House of Representatives
Office of Program Research
Health Care & Wellness Committee
This analysis was prepared by non-partisan legislative staff for the use of legislative members in their deliberations. This analysis is not a part of the legislation nor does it constitute a statement of legislative intent.
Brief Description: Concerning health plan coverage for the voluntary termination of a pregnancy.
Sponsors: Representatives Cody, Jinkins, Darneille, Pollet, Wylie, Appleton, Goodman, Pedersen, Roberts, Van De Wege, Carlyle, Maxwell, Fitzgibbon, Hudgins, Reykdal, Santos, McCoy, Clibborn, Kagi, Lytton, Moscoso, Springer, Eddy, Liias, Hunt, Moeller, Tharinger, Billig, Kenney, Ryu, Dickerson, Stanford and Ormsby.
Hearing Date: 1/19/12
Staff: Jim Morishima (786-7191).
I. Insurance Coverage of Abortion Under State Law
Under state law, the state may not deny or interfere with a woman's right to choose to have an abortion prior to viability or to protect the woman's life or health. All other types of abortions are unlawful and any person who performs such an abortion is guilty of a class C felony.
If the state provides, directly or by contract, maternity care benefits, services, or information to women through any program administered by the state, the state must also provide women otherwise qualified for the program with substantially equivalent benefits, services, or information to permit them to voluntarily terminate their pregnancies. Private insurance carriers are not required to cover the voluntary termination of a pregnancy under state law.
A religiously sponsored health carrier may not be required to pay for a specific service if it objects to doing so by reason of conscience or religion. Similarly, no individual or organization with a religious or moral tenet opposed to a specific service may be required to purchase coverage for that service if they object to doing so because of conscience or religion.

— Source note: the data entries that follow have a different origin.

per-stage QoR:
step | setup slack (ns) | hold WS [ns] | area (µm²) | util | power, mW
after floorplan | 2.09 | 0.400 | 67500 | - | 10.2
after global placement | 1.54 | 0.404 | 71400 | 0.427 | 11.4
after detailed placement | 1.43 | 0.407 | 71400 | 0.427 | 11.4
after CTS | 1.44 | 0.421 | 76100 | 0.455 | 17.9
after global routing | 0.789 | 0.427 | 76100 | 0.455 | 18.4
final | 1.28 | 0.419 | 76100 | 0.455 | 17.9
What follows belongs to an exercise in optimizing a design on an open flow for small area; a production flow would make more cautious choices. In this exercise RTL edits were held to simulation tests only and were not proved equivalent to the original. Power is estimated from default activity; no workload was simulated.

job 5227:
## multi_button_debouncer
module multi_button_debouncer #(
  parameter int CHANNELS = mbd_pkg::CHANNELS_DEF
) (
  input  logic                        clk,
  input  logic                        rst_n,
  input  logic                        in_valid,
  output logic                        in_ready,
  input  logic [mbd_pkg::FIELD_W-1:0] in_raw_levels,
  input  logic [mbd_pkg::FIELD_W-1:0] in_clear_pressed,
  input  logic [mbd_pkg::FIELD_W-1:0] in_clear_released,
  output logic                        out_valid,
  input  logic                        out_ready,
  output logic [mbd_pkg::FIELD_W-1:0] out_stable_levels,
  output logic [mbd_pkg::FIELD_W-1:0] out_previous_raw,
  output logic [mbd_pkg::FIELD_W-1:0] out_pressed_flags,
  output logic [mbd_pkg::FIELD_W-1:0] out_released_flags,
  input  logic                        psel,
  input  logic                        penable,
  input  logic                        pwrite,
  input  logic [mbd_pkg::ADDR_W-1:0]  paddr,
  input  logic [mbd_pkg::DATA_W-1:0]  pwdata,
  output logic [mbd_pkg::DATA_W-1:0]  prdata,
  output logic                        pready
);
For scale: ~990 cells after synthesis, roughly 130 I/O pins.
==> flow/config.mk <==
export PLATFORM = sky130hd
export DESIGN_NAME = multi_button_debouncer
export DESIGN_NICKNAME = multi_button_debouncer
export VERILOG_FILES = /design/flow/design.v
export SDC_FILE = /design/flow/constraint.sdc
export NUM_CORES = 4
export LEC_CHECK = 0
export CAP_MARGIN = 20
export CORE_MARGIN = 2
export CORE_UTILIZATION = 60
export GPL_TIMING_DRIVEN = 0
export PLACE_DENSITY = 0.75
export SLEW_MARGIN = 20
==> flow/constraint.sdc <==
create_clock -name core_clock -period 5.0 [get_ports {clk}]
set_input_delay 1.0000 -clock core_clock [delete_from_list [all_inputs] [get_ports {clk}]]
set_output_delay 1.0000 -clock core_clock [all_outputs]
set_load 0.01 [all_outputs]
standard.sh (not shown) runs the stock make flow with config.mk's settings and CLKGATE_MAP_FILE= SYNTH_SCRIPT=/design/flow/synth_recipe.tcl, a recipe that flattens the netlist after the stock synthesis.
==> flow/flow/run.sh <==
#!/bin/bash
# Standard layout, except: synthesis maps with an area-oriented ABC script
# (flow/abc_area.script, through flow/synth.tcl, which otherwise is the standard flow's
# standard synthesis script); the floorplan removes synthesis buffers (global
# placement is not timing driven); one tie cell per constant; port buffers are
# the smallest buffer; the clock tree uses larger sink clusters without dummy
# loads. Each tool's output is in orfs/logs; make's own output goes to
# make_finish.log.
set -euo pipefail
export MY_ABC_SCRIPT=$PWD/flow/abc_area.script
bash standard.sh \
  "SYNTH_SCRIPT=$PWD/flow/synth.tcl" \
  "REMOVE_ABC_BUFFERS=1" \
  "SKIP_REPAIR_TIE_FANOUT=1" \
  "BUFFER_PORTS_ARGS=-buffer_cell sky130_fd_sc_hd__buf_1" \
  "CTS_ARGS=-sink_clustering_enable -repair_clock_nets -dont_use_dummy_load -sink_clustering_size 18 -sink_clustering_max_diameter 60 -root_buf sky130_fd_sc_hd__clkbuf_4 -buf_list {sky130_fd_sc_hd__clkbuf_8}" \
  finish > make_finish.log 2>&1
==> flow/flow/abc_area.script <==
strash
dc2
dc2
&get -n
&deepsyn -T 60
&dch
&nf -R 50
&put
==> flow/flow/synth.tcl <==
proc synth {args} { yosys synth -nofsm -noshare {*}$args }
# The standard synthesis script, except that ABC maps with the script named
# by MY_ABC_SCRIPT (area oriented) instead of ORFS's speed script.
proc abc {args} {
  set i [lsearch -exact $args -script]
  if {$i >= 0} { set args [lreplace $args [expr {$i+1}] [expr {$i+1}] $::env(MY_ABC_SCRIPT)] }
  yosys abc {*}$args
}
source $::env(SCRIPTS_DIR)/synth.tcl
# left out here: clear keep_hierarchy, flatten, clean up, hide names made inside functions, write 1_2_yosys.v
[inputs] job 3231 vs job 5227
diff --git a/flow/flow/synth.tcl b/flow/flow/synth.tcl
--- a/flow/flow/synth.tcl
+++ b/flow/flow/synth.tcl
@@ -1,5 +1,3 @@
 proc synth {args} { yosys synth -nofsm -noshare {*}$args }
-# The standard synthesis script, except that ABC maps with the script named
-# by MY_ABC_SCRIPT (area oriented) instead of ORFS's speed script.
 proc abc {args} {
   set i [lsearch -exact $args -script]
Results
Job 5227 → job 3231: post-detailed-route DRC marker count neither gained nor lost much, clock power now sits at about the same level, routed via count divided by cell count held.
Every run in the comparison, job 5227 and job 3231, completed the flow with a clean layout.
This design comes from an exercise in tuning for small area on the open sky130 flow, not from production work.
In this exercise RTL edits were held to simulation tests only and were not proved equivalent to the original.
No activity file was given, so power comes from the tool's default toggle rates.

==> flow/flow/run.sh <==
#!/bin/bash
# Standard ORFS layout with these changes:
#  - synthesis maps logic with the area-only ABC script in flow/abc_area.script
#    (same yosys flow, registers untouched; ABC buffers are removed at floorplan)
#  - port buffers are buf_1
#  - CTS without dummy loads, with clkbuf_8 clusters of up to 21 sinks, 50 um across
set -euo pipefail
mkdir -p scripts_mod
for f in "$FLOW_HOME"/scripts/*; do ln -sf "$f" scripts_mod/; done
rm -f scripts_mod/abc_area.script
cp flow/abc_area.script scripts_mod/abc_area.script
export SCRIPTS_DIR="$PWD/scripts_mod"
export BUFFER_PORTS_ARGS="-buffer_cell sky130_fd_sc_hd__buf_1"
export REMOVE_ABC_BUFFERS=1
export CTS_ARGS="-sink_clustering_enable -repair_clock_nets -dont_use_dummy_load -sink_clustering_size 21 -sink_clustering_max_diameter 50 -buf_list sky130_fd_sc_hd__clkbuf_8"
bash standard.sh > standard.log 2>&1
==> flow/flow/abc_area.script <==
strash
dc2
&get -n
&deepsyn -T 60 -S 7
&put
dch -f
amap -F 2 -A 8
topo
==> flow/standard.sh <==
#!/bin/bash
# synth_recipe.tcl (not shown) runs the flow's synth.tcl, then flattens the netlist and writes it again
# the make line also repeats each setting of config.mk as NAME=value (left out here)
make -C /OpenROAD-flow-scripts/flow DESIGN_CONFIG=/design/flow/config.mk WORK_HOME=/design/flow/orfs CLKGATE_MAP_FILE= SYNTH_SCRIPT=/design/flow/synth_recipe.tcl "${@:-finish}"
==> flow/config.mk <==
export PLATFORM = sky130hd
export DESIGN_NAME = rv_top
export DESIGN_NICKNAME = rv_top
export VERILOG_FILES = /design/flow/design.v
export SDC_FILE = /design/flow/constraint.sdc
export NUM_CORES = 4
export LEC_CHECK = 0
export ABC_AREA = 1
export CAP_MARGIN = 0
export CORE_MARGIN = 2
export CORE_UTILIZATION = 62
export PLACE_DENSITY = 0.66
export SLEW_MARGIN = 0
==> flow/constraint.sdc <==
create_clock -name core_clock -period 16.0 [get_ports {clk}]
set_input_delay 3.2000 -clock core_clock [delete_from_list [all_inputs] [get_ports {clk}]]
set_output_delay 3.2000 -clock core_clock [all_outputs]
set_load 0.01 [all_outputs]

II. Insurance Coverage of Abortion under Federal Law
A. Federal Funding of Abortion
Under the "Hyde Amendment," federal law bans the use of federal funds for abortions, except for pregnancies resulting from rape or incest or if the pregnancy would endanger the woman's life. Most abortions are therefore not covered by federal programs such as Medicaid. However, states have the option to cover abortions under Medicaid as long as only state funds are used for such coverage.
B. Abortion under the Patient Protection and Affordable Care Act
Under the federal Patient Protection and Affordable Care Act as amended by the Health Care and Education Reconciliation Act of 2010 (ACA), each state must establish a Health Benefit Exchange (Exchange). The federal government will operate an Exchange in a state that elects not to establish its own Exchange. Plans sold in the Exchange (and in the small group and individual markets outside the Exchange) will be required to offer an "essential health benefits" package, which will initially be established using a "benchmark" insurance plan selected by the state. Individuals between 134 percent and 400 percent of the federal poverty level will be eligible for federal premium and cost sharing subsidies on a sliding scale.
Under the ACA, a state has the option to prohibit coverage of abortions in its Exchange. If a state chooses to allow coverage for abortions in the Exchange, at least one federally designated multi-state plan must not provide coverage for abortions beyond what is allowed by the Hyde Amendment. Coverage of abortions may not be part of the essential health benefits package and premium and cost sharing subsidies may not be used to purchase abortion coverage.
The ACA, however, states that it does not preempt or affect state laws regarding the prohibition of (or requirement of) coverage, funding, or procedural requirements on abortion. Any plan in the Exchange that covers abortions must collect two separate payment, one for the abortion services and one for all other benefits. A plan that covers abortions must segregate the funds attributable to the abortion benefit in a separate account. The actuarial value of the abortion benefit must be at least $1 per month and may not take into account any savings that may accrue due to an abortion.
Summary of Bill:
If a health plan issued or renewed on or after June 7, 2012, provides coverage for maternity care or services, it must also provide substantially equivalent coverage to permit the voluntary termination of a pregnancy. The plan may not limit a woman's access to services related to the voluntary termination of a pregnancy, except for generally applicable terms and conditions, including cost sharing. A health plan is not required to cover abortions that would be illegal under state law. The coverage requirement does not apply to a federally designated multi-state plan that does not, under federal law, cover the voluntary termination of pregnancy.
Fiscal Note: Available.
Effective Date: The bill takes effect 90 days after adjournment of the session in which the bill is passed.